ACCIDENTADO






Pues sí, estas cosas pasan, podría decir que sucedió abriendo una botella de Marsala y no sonaría rebuscado, podría sobrevenirme la tragedia al sacar la ropa de ese aparato maravilloso que es la lavadora, y ya sería un acontecimiento más curioso, pero si explico la realidad del asunto que provocó mi desgracia nadie se lo va a creer, así que, testigo único, testigo mudo.
“Fisura en el primer metacarpiano del pulgar”, inmediatamente remolcando mi dolorida mano fui al centro de salud, allí una doctora lozana de los países del este me estiró el dedo para demostrar sin duda que cierto umbral del dolor provoca un mareo irremediable en el sujeto que lo sufre
-necesitaría una radiografía para confirmar el diagnostico, le expido un volante para el traumatólogo del hospital, aunque parece que no tiene nada roto
-el honor, señora, el honor.
La enfermera me realiza un vendaje para inmovilizar el dedo que llega hasta el antebrazo.
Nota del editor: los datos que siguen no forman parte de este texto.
===== src/rtl/store_formatter_if.sv =====
// Store request bus plus memory write/read handshake.
//   slave  : store_formatter view (takes requests, drives memory strobes)
//   master : requester + memory view
interface store_formatter_if;

    logic                        req_valid;
    logic                        req_ready;
    logic [store_pkg::ADDR_W-1:0] req_addr;
    logic [store_pkg::DATA_W-1:0] req_data;
    logic [1:0]                  req_size;
    logic                        done;
    logic                        err;
    logic                        mem_we;
    logic                        mem_re;
    logic [store_pkg::ADDR_W-1:0] mem_addr;
    logic [store_pkg::DATA_W-1:0] mem_wdata;
    logic [store_pkg::BE_W-1:0]   mem_be;
    logic [store_pkg::DATA_W-1:0] mem_rdata;
    logic                        mem_ack;

    modport slave (
        input  req_valid, req_addr, req_data, req_size, mem_rdata, mem_ack,
        output req_ready, done, err, mem_we, mem_re, mem_addr, mem_wdata, mem_be
    );

    modport master (
        output req_valid, req_addr, req_data, req_size, mem_rdata, mem_ack,
        input  req_ready, done, err, mem_we, mem_re, mem_addr, mem_wdata, mem_be
    );

endinterface


===== src/rtl/store_lane_merge.sv =====
// Combinational lane placement for a store.
//   addr_lsb : byte address bit 0 (1 = high lane)
//   size     : store size code
//   data     : register data, bytes in [7:0]
//   old_word : previously read memory word (STORE_RMW_EN builds only)
//   lane_c   : placed write data, byte enables, illegal flag
// With STORE_RMW_EN defined the target byte is merged into old_word and all
// lanes are enabled.
module store_lane_merge
    import store_pkg::*;
(
    input  logic              addr_lsb,
    input  logic [1:0]        size,
    input  logic [DATA_W-1:0] data,
`ifdef STORE_RMW_EN
    input  logic [DATA_W-1:0] old_word,
`endif
    output lane_t             lane_c
);

    logic illegal;

    // Misaligned halfword or reserved size code
    assign illegal = size[1] | ((size == SZ_HALF) & addr_lsb);

    always_comb begin
        lane_c         = '0;
        lane_c.illegal = illegal;
        if (!illegal) begin
            if (size == SZ_HALF) begin
                lane_c.wdata = data;
                lane_c.be    = BE_ALL;
            end else begin
`ifdef STORE_RMW_EN
                lane_c.wdata = addr_lsb ? {data[7:0], old_word[7:0]}
                                        : {old_word[15:8], data[7:0]};
                lane_c.be    = BE_ALL;
`else
                lane_c.wdata = {data[7:0], data[7:0]};
                lane_c.be    = addr_lsb ? BE_HI : BE_LO;
`endif
            end
        end
    end

endmodule
File: src/rtl/sonar_note_mapper.sv
`timescale 1ns/1ps
`default_nettype none
//==============================================================================
// sonar_note_mapper : distance -> note zone with hysteresis, DDS tuning word,
// octave shift and LED bar. Optional glide: define SONAR_GLIDE_EN. Rev 1.0
//==============================================================================
module sonar_note_mapper #(
  parameter int DIST_W       = 9,
  parameter int MIN_DIST     = 4,
  parameter int ZONE_SHIFT   = 3,
  parameter int NUM_NOTES    = 8,
  parameter int HOLD_SAMPLES = 3,
  parameter int LED_COUNT    = 16,
  parameter int GLIDE_STEP   = 256,
  parameter int GLIDE_DIV    = 1000
) (
  input  logic                 clk,
  input  logic                 rst_n,
  input  logic [DIST_W-1:0]    distance,
  input  logic                 distance_valid,
  input  logic                 octave_up,
  input  logic                 octave_down,
  output logic [31:0]          tuning_word,
  output logic [4:0]           note_idx,
  output logic                 note_active,
  output logic                 note_change,
  output logic [LED_COUNT-1:0] led
);

  localparam logic [0:0] ST_MUTED  = 1'b0;
  localparam logic [0:0] ST_LOCKED = 1'b1;
  localparam logic [3:0] HOLD      = 4'(HOLD_SAMPLES);

  // Stage 1: quantise the sample into a zone or out-of-range
  logic [DIST_W-1:0] offset_w;
  logic [DIST_W-1:0] zone_w;
  logic              oor_w;
  logic [4:0]        cand_q;
  logic              cand_oor_q;
  logic              cand_v_q;

  assign offset_w = distance - DIST_W'(MIN_DIST);
  assign zone_w   = offset_w >> ZONE_SHIFT;
  assign oor_w    = (distance < DIST_W'(MIN_DIST)) || (zone_w >= DIST_W'(NUM_NOTES));

  always_ff @(posedge clk or negedge rst_n) begin
    if (!rst_n) begin
      cand_q     <= 5'd0;
      cand_oor_q <= 1'b1;
      cand_v_q   <= 1'b0;
    end else begin
      cand_v_q <= distance_valid;
      if (distance_valid) begin
        cand_q     <= 5'(zone_w);
        cand_oor_q <= oor_w;
      end
    end
  end

  // Hysteresis FSM
  logic [0:0] state_q, state_d;
  logic [4:0] idx_q, idx_d;
  logic [4:0] pend_q, pend_d;
  logic       pend_oor_q, pend_oor_d;
  logic [3:0] cnt_q, cnt_d;
  logic       change_q, change_d;
  logic       match_cur_w;
  logic       match_pend_w;

  assign match_cur_w  = (state_q == ST_MUTED) ? cand_oor_q
                                              : (!cand_oor_q && (cand_q == idx_q));
  assign match_pend_w = cand_oor_q ? pend_oor_q : (!pend_oor_q && (cand_q == pend_q));

  always_comb begin
    logic [3:0] cnt_next;
    cnt_next   = cnt_q;
    state_d    = state_q;
    idx_d      = idx_q;
    pend_d     = pend_q;
    pend_oor_d = pend_oor_q;
    cnt_d      = cnt_q;
    change_d   = 1'b0;
    if (cand_v_q) begin
      if (match_cur_w) begin
        cnt_d = 4'd0;
      end else begin
        if (match_pend_w) begin
          cnt_next = (cnt_q >= HOLD) ? HOLD : cnt_q + 4'd1;
        end else begin
          pend_d     = cand_q;
          pend_oor_d = cand_oor_q;
          cnt_next   = 4'd1;
        end
        if (cnt_next >= HOLD) begin
          state_d  = pend_oor_d ? ST_MUTED : ST_LOCKED;
          if (!pend_oor_d) begin
            idx_d = pend_d;
          end
          change_d = 1'b1;
          cnt_d    = 4'd0;
        end else begin
          cnt_d = cnt_next;
        end
      end
    end
  end

  always_ff @(posedge clk or negedge rst_n) begin
    if (!rst_n) begin
      state_q    <= ST_MUTED;
      idx_q      <= 5'd0;
      pend_q     <= 5'd0;
      pend_oor_q <= 1'b1;
      cnt_q      <= 4'd0;
      change_q   <= 1'b0;
    end else begin
      state_q    <= state_d;
      idx_q      <= idx_d;
      pend_q     <= pend_d;
      pend_oor_q <= pend_oor_d;
      cnt_q      <= cnt_d;
      change_q   <= change_d;
    end
  end

  // Degree table C4..B4, octave = index div 7
  function automatic logic [31:0] note_word(input logic [4:0] k);
    logic [4:0]  deg;
    logic [1:0]  oct;
    logic [31:0] base;
    if (k >= 5'd14) begin
      deg = k - 5'd14;
      oct = 2'd2;
    end else if (k >= 5'd7) begin
      deg = k - 5'd7;
      oct = 2'd1;
    end else begin
      deg = k;
      oct = 2'd0;
    end
    case (deg)
      5'd0:    base = 32'd11236;
      5'd1:    base = 32'd12612;
      5'd2:    base = 32'd14157;
      5'd3:    base = 32'd15000;
      5'd4:    base = 32'd16836;
      5'd5:    base = 32'd18899;
      default: base = 32'd21213;
    endcase
    return base << oct;
  endfunction

  logic [31:0] note_w;
  logic [31:0] target_w;

  assign note_w = note_word(idx_q);

  always_comb begin
    target_w = 32'd0;
    if (state_q == ST_LOCKED) begin
      if (octave_up && !octave_down) begin
        target_w = note_w << 1;
      end else if (octave_down && !octave_up) begin
        target_w = note_w >> 1;
      end else begin
        target_w = note_w;
      end
    end
  end

  logic [31:0] word_q, word_d;

`ifdef SONAR_GLIDE_EN
  localparam int DIV_W = (GLIDE_DIV > 1) ? $clog2(GLIDE_DIV) : 1;

  logic [DIV_W-1:0] div_q;
  logic             tick_w;
  logic [31:0]      diff_w;
  logic [31:0]      step_w;

  assign tick_w = (div_q == DIV_W'(GLIDE_DIV - 1));
  assign diff_w = (target_w > word_q) ? (target_w - word_q) : (word_q - target_w);
  assign step_w = (diff_w < 32'(GLIDE_STEP)) ? diff_w : 32'(GLIDE_STEP);

  always_ff @(posedge clk or negedge rst_n) begin
    if (!rst_n) begin
      div_q <= '0;
    end else begin
      div_q <= tick_w ? '0 : div_q + 1'b1;
    end
  end

  // Mute is immediate and a note out of silence jumps; otherwise glide
  always_comb begin
    word_d = word_q;
    if (target_w == 32'd0) begin
      word_d = 32'd0;
    end else if (word_q == 32'd0) begin
      word_d = target_w;
    end else if (tick_w) begin
      word_d = (target_w > word_q) ? (word_q + step_w) : (word_q - step_w);
    end
  end
`else
  logic unused_glide_w;
  assign unused_glide_w = ^{32'(GLIDE_STEP), 32'(GLIDE_DIV)};

  always_comb begin
    word_d = target_w;
  end
`endif

  always_ff @(posedge clk or negedge rst_n) begin
    if (!rst_n) begin
      word_q <= 32'd0;
    end else begin
      word_q <= word_d;
    end
  end

  generate
    for (genvar i = 0; i < LED_COUNT; i++) begin : g_led
      assign led[i] = (state_q == ST_LOCKED) && (32'(idx_q) >= 32'(i));
    end
  endgenerate

  assign tuning_word = word_q;
  assign note_idx    = idx_q;
  assign note_active = (state_q == ST_LOCKED);
  assign note_change = change_q;

endmodule
`default_nettype wire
Ya me siento mejor. No me gustaría toparme con un dentista ruso. Ahora parezco a Sissy, el personaje que interpreta Uma Thurman en la película “ellas también se deprimen”, la cual tiene unos pulgares tan peculiares que puede hacer auto-stop incansablemente con la absoluta seguridad de que siempre la recogerán.
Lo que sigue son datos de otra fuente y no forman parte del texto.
===== src/rtl/divisao_pkg.sv =====
// ============================================================================
// divisao_pkg : shared FSM encoding and default widths for the sequential divider
// Rev 1.0
// ============================================================================
`default_nettype none

package divisao_pkg;

    localparam int LARG_DIVIDENDO_PADRAO = 16;
    localparam int LARG_DIVISOR_PADRAO   = 8;

    typedef enum logic [1:0] {
        OCIOSO  = 2'd0,
        CALCULA = 2'd1,
        FIM     = 2'd2
    } estado_t;

    // Counter must be able to hold the value n itself.
    function automatic int larg_contador(input int n);
        return $clog2(n + 1);
    endfunction

endpackage

`default_nettype wire


===== src/rtl/divisao_sequencial_if.sv =====
// ============================================================================
// divisao_sequencial_if : operand/result bundle of the sequential divider
// Rev 1.0
// ============================================================================
`default_nettype none

interface divisao_sequencial_if
    import divisao_pkg::*;
#(
    parameter int LARG_DIVIDENDO = LARG_DIVIDENDO_PADRAO,
    parameter int LARG_DIVISOR   = LARG_DIVISOR_PADRAO
);
    logic                      inicio;
    logic [LARG_DIVIDENDO-1:0] dividendo;
    logic                      sinal_dividendo;
    logic [LARG_DIVISOR-1:0]   divisor;
    logic                      sinal_divisor;
    logic [LARG_DIVIDENDO-1:0] quociente;
    logic                      sinal_quociente;
    logic [LARG_DIVISOR-1:0]   resto;
    logic                      sinal_resto;
    logic                      ocupado;
    logic                      pronto;
    logic                      erro_div_zero;

    modport master (
        output inicio, dividendo, sinal_dividendo, divisor, sinal_divisor,
        input  quociente, sinal_quociente, resto, sinal_resto,
        input  ocupado, pronto, erro_div_zero
    );

    modport slave (
        input  inicio, dividendo, sinal_dividendo, divisor, sinal_divisor,
        output quociente, sinal_quociente, resto, sinal_resto,
        output ocupado, pronto, erro_div_zero
    );

endinterface

`default_nettype wire


===== src/rtl/divisao_sequencial_passo_restauracao.sv =====
// ============================================================================
// passo_restauracao : one shift-compare-subtract step of restoring division
// Rev 1.0
// ============================================================================
`default_nettype none

module passo_restauracao
    import divisao_pkg::*;
#(
    parameter int LARG = LARG_DIVISOR_PADRAO
) (
    input  logic [LARG:0]   parcial_i,
    input  logic            bit_i,
    input  logic [LARG-1:0] divisor_i,
    output logic [LARG:0]   parcial_o,
    output logic            bit_q_o
);

    logic [LARG+1:0] w_desloc;
    logic [LARG:0]   w_dif;

    // Partial remainder stays below the divisor, so the shifted value fits LARG+1 bits
    // and the top bit only matters for the compare.
    assign w_desloc  = {parcial_i, bit_i};
    assign bit_q_o   = (w_desloc >= {2'b00, divisor_i});
    assign w_dif     = w_desloc[LARG:0] - {1'b0, divisor_i};
    assign parcial_o = bit_q_o ? w_dif : w_desloc[LARG:0];

endmodule

`default_nettype wire


===== src/rtl/divisao_sequencial.sv =====
// ============================================================================
// divisao_sequencial : sign-magnitude sequential restoring divider, 1 bit/cycle
// Rev 1.0
// ============================================================================
`default_nettype none

module divisao_sequencial
    import divisao_pkg::*;
#(
    parameter int LARG_DIVIDENDO = LARG_DIVIDENDO_PADRAO,
    parameter int LARG_DIVISOR   = LARG_DIVISOR_PADRAO
) (
    input  logic                 clk,
    input  logic                 rst,
    divisao_sequencial_if.slave  bus
);

    localparam int                  LARG_CNT = larg_contador(LARG_DIVIDENDO);
    localparam logic [LARG_CNT-1:0] CNT_FIM  = LARG_CNT'(LARG_DIVIDENDO);

    estado_t                   estado_q,  estado_d;
    logic [LARG_CNT-1:0]       cnt_q,     cnt_d;
    logic [LARG_DIVIDENDO-1:0] acc_q,     acc_d;
    logic [LARG_DIVISOR:0]     parcial_q, parcial_d;
    logic [LARG_DIVISOR-1:0]   divisor_q, divisor_d;
    logic                      sdd_q,     sdd_d;
    logic                      sdv_q,     sdv_d;
    logic [LARG_DIVIDENDO-1:0] quoc_q,    quoc_d;
    logic [LARG_DIVISOR-1:0]   resto_q,   resto_d;
    logic                      squoc_q,   squoc_d;
    logic                      sresto_q,  sresto_d;
    logic                      erro_q,    erro_d;

    logic [LARG_DIVISOR:0]     w_parcial;
    logic                      w_bit_q;

    passo_restauracao #(
        .LARG (LARG_DIVISOR)
    ) u_passo (
        .parcial_i (parcial_q),
        .bit_i     (acc_q[LARG_DIVIDENDO-1]),
        .divisor_i (divisor_q),
        .parcial_o (w_parcial),
        .bit_q_o   (w_bit_q)
    );

    always_ff @(posedge clk or posedge rst) begin
        if (rst) begin
            estado_q  <= OCIOSO;
            cnt_q     <= '0;
            acc_q     <= '0;
            parcial_q <= '0;
            divisor_q <= '0;
            sdd_q     <= 1'b0;
            sdv_q     <= 1'b0;
            quoc_q    <= '0;
            resto_q   <= '0;
            squoc_q   <= 1'b0;
            sresto_q  <= 1'b0;
            erro_q    <= 1'b0;
        end else begin
            estado_q  <= estado_d;
            cnt_q     <= cnt_d;
            acc_q     <= acc_d;
            parcial_q <= parcial_d;
            divisor_q <= divisor_d;
            sdd_q     <= sdd_d;
            sdv_q     <= sdv_d;
            quoc_q    <= quoc_d;
            resto_q   <= resto_d;
            squoc_q   <= squoc_d;
            sresto_q  <= sresto_d;
            erro_q    <= erro_d;
        end
    end

    always_comb begin
        estado_d  = estado_q;
        cnt_d     = cnt_q;
        acc_d     = acc_q;
        parcial_d = parcial_q;
        divisor_d = divisor_q;
        sdd_d     = sdd_q;
        sdv_d     = sdv_q;
        quoc_d    = quoc_q;
        resto_d   = resto_q;
        squoc_d   = squoc_q;
        sresto_d  = sresto_q;
        erro_d    = erro_q;

        case (estado_q)
            OCIOSO: begin
                if (bus.inicio) begin
                    acc_d     = bus.dividendo;
                    divisor_d = bus.divisor;
                    sdd_d     = bus.sinal_dividendo;
                    sdv_d     = bus.sinal_divisor;
                    parcial_d = '0;
                    cnt_d     = '0;
                    if (bus.divisor == '0) begin
                        estado_d = FIM;
                        quoc_d   = '0;
                        resto_d  = '0;
                        squoc_d  = 1'b0;
                        sresto_d = 1'b0;
                        erro_d   = 1'b1;
                    end else begin
                        estado_d = CALCULA;
                    end
                end
            end

            CALCULA: begin
                // Dividend shifts out MSB-first while quotient bits shift in at the bottom.
                acc_d     = {acc_q[LARG_DIVIDENDO-2:0], w_bit_q};
                parcial_d = w_parcial;
                cnt_d     = cnt_q + 1'b1;
                if (cnt_d == CNT_FIM) begin
                    estado_d = FIM;
                    quoc_d   = acc_d;
                    resto_d  = w_parcial[LARG_DIVISOR-1:0];
                    squoc_d  = (sdd_q ^ sdv_q) & (acc_d != '0);
                    sresto_d = sdd_q & (w_parcial[LARG_DIVISOR-1:0] != '0);
                    erro_d   = 1'b0;
                end
            end

            FIM:     estado_d = OCIOSO;
            default: estado_d = OCIOSO;
        endcase
    end

    assign bus.quociente       = quoc_q;
    assign bus.resto           = resto_q;
    assign bus.sinal_quociente = squoc_q;
    assign bus.sinal_resto     = sresto_q;
    assign bus.erro_div_zero   = erro_q;
    assign bus.ocupado         = (estado_q != OCIOSO);
    assign bus.pronto          = (estado_q == FIM);

endmodule

`default_nettype wire


===== src/flat_wrapper.sv =====
// flat-port wrapper written by rule: the top's interface ports become plain ports
module divisao_sequencial_flat import divisao_pkg::*;
#(
    parameter int LARG_DIVIDENDO = LARG_DIVIDENDO_PADRAO,
    parameter int LARG_DIVISOR   = LARG_DIVISOR_PADRAO
)
  (clk, rst, bus_inicio, bus_dividendo, bus_sinal_dividendo, bus_divisor, bus_sinal_divisor, bus_quociente, bus_sinal_quociente, bus_resto, bus_sinal_resto, bus_ocupado, bus_pronto, bus_erro_div_zero);
  divisao_sequencial_if #(.LARG_DIVIDENDO(LARG_DIVIDENDO), .LARG_DIVISOR(LARG_DIVISOR)) bus_i ();
  input  logic clk;
  input  logic rst;
  input wire logic [$bits(bus_i.inicio)-1:0] bus_inicio;
  input wire logic [$bits(bus_i.dividendo)-1:0] bus_dividendo;
  input wire logic [$bits(bus_i.sinal_dividendo)-1:0] bus_sinal_dividendo;
  input wire logic [$bits(bus_i.divisor)-1:0] bus_divisor;
  input wire logic [$bits(bus_i.sinal_divisor)-1:0] bus_sinal_divisor;
  output wire logic [$bits(bus_i.quociente)-1:0] bus_quociente;
  output wire logic [$bits(bus_i.sinal_quociente)-1:0] bus_sinal_quociente;
  output wire logic [$bits(bus_i.resto)-1:0] bus_resto;
  output wire logic [$bits(bus_i.sinal_resto)-1:0] bus_sinal_resto;
  output wire logic [$bits(bus_i.ocupado)-1:0] bus_ocupado;
  output wire logic [$bits(bus_i.pronto)-1:0] bus_pronto;
  output wire logic [$bits(bus_i.erro_div_zero)-1:0] bus_erro_div_zero;
  assign bus_i.inicio = bus_inicio;
  assign bus_i.dividendo = bus_dividendo;
  assign bus_i.sinal_dividendo = bus_sinal_dividendo;
  assign bus_i.divisor = bus_divisor;
  assign bus_i.sinal_divisor = bus_sinal_divisor;
  assign bus_quociente = bus_i.quociente;
  assign bus_sinal_quociente = bus_i.sinal_quociente;
  assign bus_resto = bus_i.resto;
  assign bus_sinal_resto = bus_i.sinal_resto;
  assign bus_ocupado = bus_i.ocupado;
  assign bus_pronto = bus_i.pronto;
  assign bus_erro_div_zero = bus_i.erro_div_zero;
  divisao_sequencial #(.LARG_DIVIDENDO(LARG_DIVIDENDO), .LARG_DIVISOR(LARG_DIVISOR)) u_core (.clk(clk), .rst(rst), .bus(bus_i));
endmodule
Me dirijo al hospital con la preocupación de perder toda la mañana entre galenos, compruebo que el edificio está felizmente vacío de enfermos, al menos físicamente, mentalmente no lo sé, los celadores fuman un cigarrillo en la puerta de entrada junto a los guardias de seguridad, soy el único paciente al parecer, y me tratan con la cortesía de un cuatro estrellas.
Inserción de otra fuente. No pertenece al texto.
===== src/rtl/mc_rule_checker.sv =====
// rtl/mc_rule_checker.sv - combinational puzzle rule check for one engine move
//
// Ports:
//   m_left, c_left, m_right, c_right  bank counts after the move
//   boat, boat_prev                   boat side after / before the move
//   valid, done                       engine valid_state / solution_complete
//   step_num                          1-based number of the move just made
//   pass                              1 when no rule is broken
//   code                              first failing rule (FC_* priority order)
module mc_rule_checker
    import mc_pkg::*;
#(
    parameter int unsigned MOVES = 12
) (
    input  logic [2:0] m_left,
    input  logic [2:0] c_left,
    input  logic [2:0] m_right,
    input  logic [2:0] c_right,
    input  logic       boat,
    input  logic       boat_prev,
    input  logic       valid,
    input  logic       done,
    input  logic [3:0] step_num,
    output logic       pass,
    output logic [1:0] code
);

    logic [3:0] m_sum;
    logic [3:0] c_sum;
    logic       first_move;
    logic       last_move;
    logic       boat_bad;
    logic       cons_bad;
    logic       unsafe_bad;
    logic       seq_bad;

    assign m_sum = {1'b0, m_left} + {1'b0, m_right};
    assign c_sum = {1'b0, c_left} + {1'b0, c_right};

    assign first_move = (step_num == 4'd1);
    assign last_move  = (step_num == 4'(MOVES));

    // Leaving engine IDLE loads the boat without crossing; every later move crosses.
    assign boat_bad = first_move ? (boat != boat_prev) : (boat == boat_prev);

    assign cons_bad   = (m_sum != 4'(TOTAL)) || (c_sum != 4'(TOTAL));
    assign unsafe_bad = ((m_left != 3'd0) && (m_left < c_left)) ||
                        ((m_right != 3'd0) && (m_right < c_right));
    assign seq_bad    = !valid || boat_bad || (done && !last_move) || (last_move && !done);

    always_comb begin
        code = FC_NONE;
        if (cons_bad) begin
            code = FC_CONSERVATION;
        end else if (unsafe_bad) begin
            code = FC_UNSAFE;
        end else if (seq_bad) begin
            code = FC_SEQUENCE;
        end
    end

    assign pass = (code == FC_NONE);

endmodule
Me ponen una pulsera de plástico en la muñeca con mis datos como las típicas de los recién nacidos y me abandonan en una sala de espera solitaria. Tengo la impresión que no voy a salir vivo de allí, el hospital vacío da mucho más miedo que lleno de personas deambulando cansadas arrastrando zuecos anatómicos y esterilizados.
Oigo como anuncian mi nombre por unos altavoces, me indican que vaya a la sala 3, radiografías, al momento aparece un amable celador y me acompaña a dicha sala. Me hacen unas placas de la mano afectada a la velocidad de la luz, nada de aparatos engorrosos ni maquinaria pesada, ni siquiera me tuve que quitar el vendaje.
Me dicen que espere en la sala anterior, que el médico me llamará, y en efecto, no pasan ni cinco minutos cuando oigo de nuevo mi nombre por los altavoces de la sala, y al momento, otro celador, que no sé de donde aparece por que no se ve a nadie por los pasillos, me acompaña hasta la consulta.

El médico se llama Wilson Borja, es negro y bajito, muy bajito, como el tono de su voz que a duras penas se oye, y me dice con un acento dulzón del caribe que no me preocupe, que gracias a Dios no hay huesos ni zonas blandas rotas, tan sólo una pequeña fisura en el primer metacarpiano del pulgar. Déjeme que lo explore, me quita el interminable vendaje que deja encima de su mesa, y el so cabr, bueno, el clínico me vuelve a apretar la zona inflamada sin misericordia ¡¡¡Ayyy!!!
-le duele ahí.
¡Justamente ahí!
No hay duda, un pequeño traumatismo sin importancia al no ser que sea concertista. Se ríe. Una enfermera que parece su escudera muda también se ríe.
Le vamos a colocar una ortesis inmovilizadota en el dedo y lo llevará así unos diez días, tome este protector para el estómago y estos antiinflamatorios 3 veces al día durante una semana, luego vaya a su médico de cabecera para que revise la lesión.
Muy bien, doctor “caña de azúcar”.
La enfermera midió mi pulgar y cortó una barrita de duraluminio a la medida, me la sujetó con esparadrapo y procedió a vendarme la mano, la muñeca y mitad del antebrazo
¡Listo, ya puede marcharse!
Me levantaba de mi asiento cuando vi los restos de mi anterior vendaje hecho un ovillo en la mesa del doctor, así que me dispuse a tirarlo a la papelera.
Habían varios cubos de basura en la sala de consultas, unos de color negro y otros de color verde, no caí en la diferencia, no reciclo lo que debiera, así que cuanto estaba a punto de depositar los restos del vendaje en un cubo de basura, la enfermera me gritó:
¡A ese no, al negro, al negro!
No lo pensé dos veces, tiré la pelota de vendas a la cara del doctor Wilson. ¡Touché!

Los tres nos quedamos parados. Fue un acto reflejo, espontáneo, como el poner los pies en polvorosa mientras oía a Wilson soltar improperios hacia mi persona propios de un soldado de campaña del siglo de oro.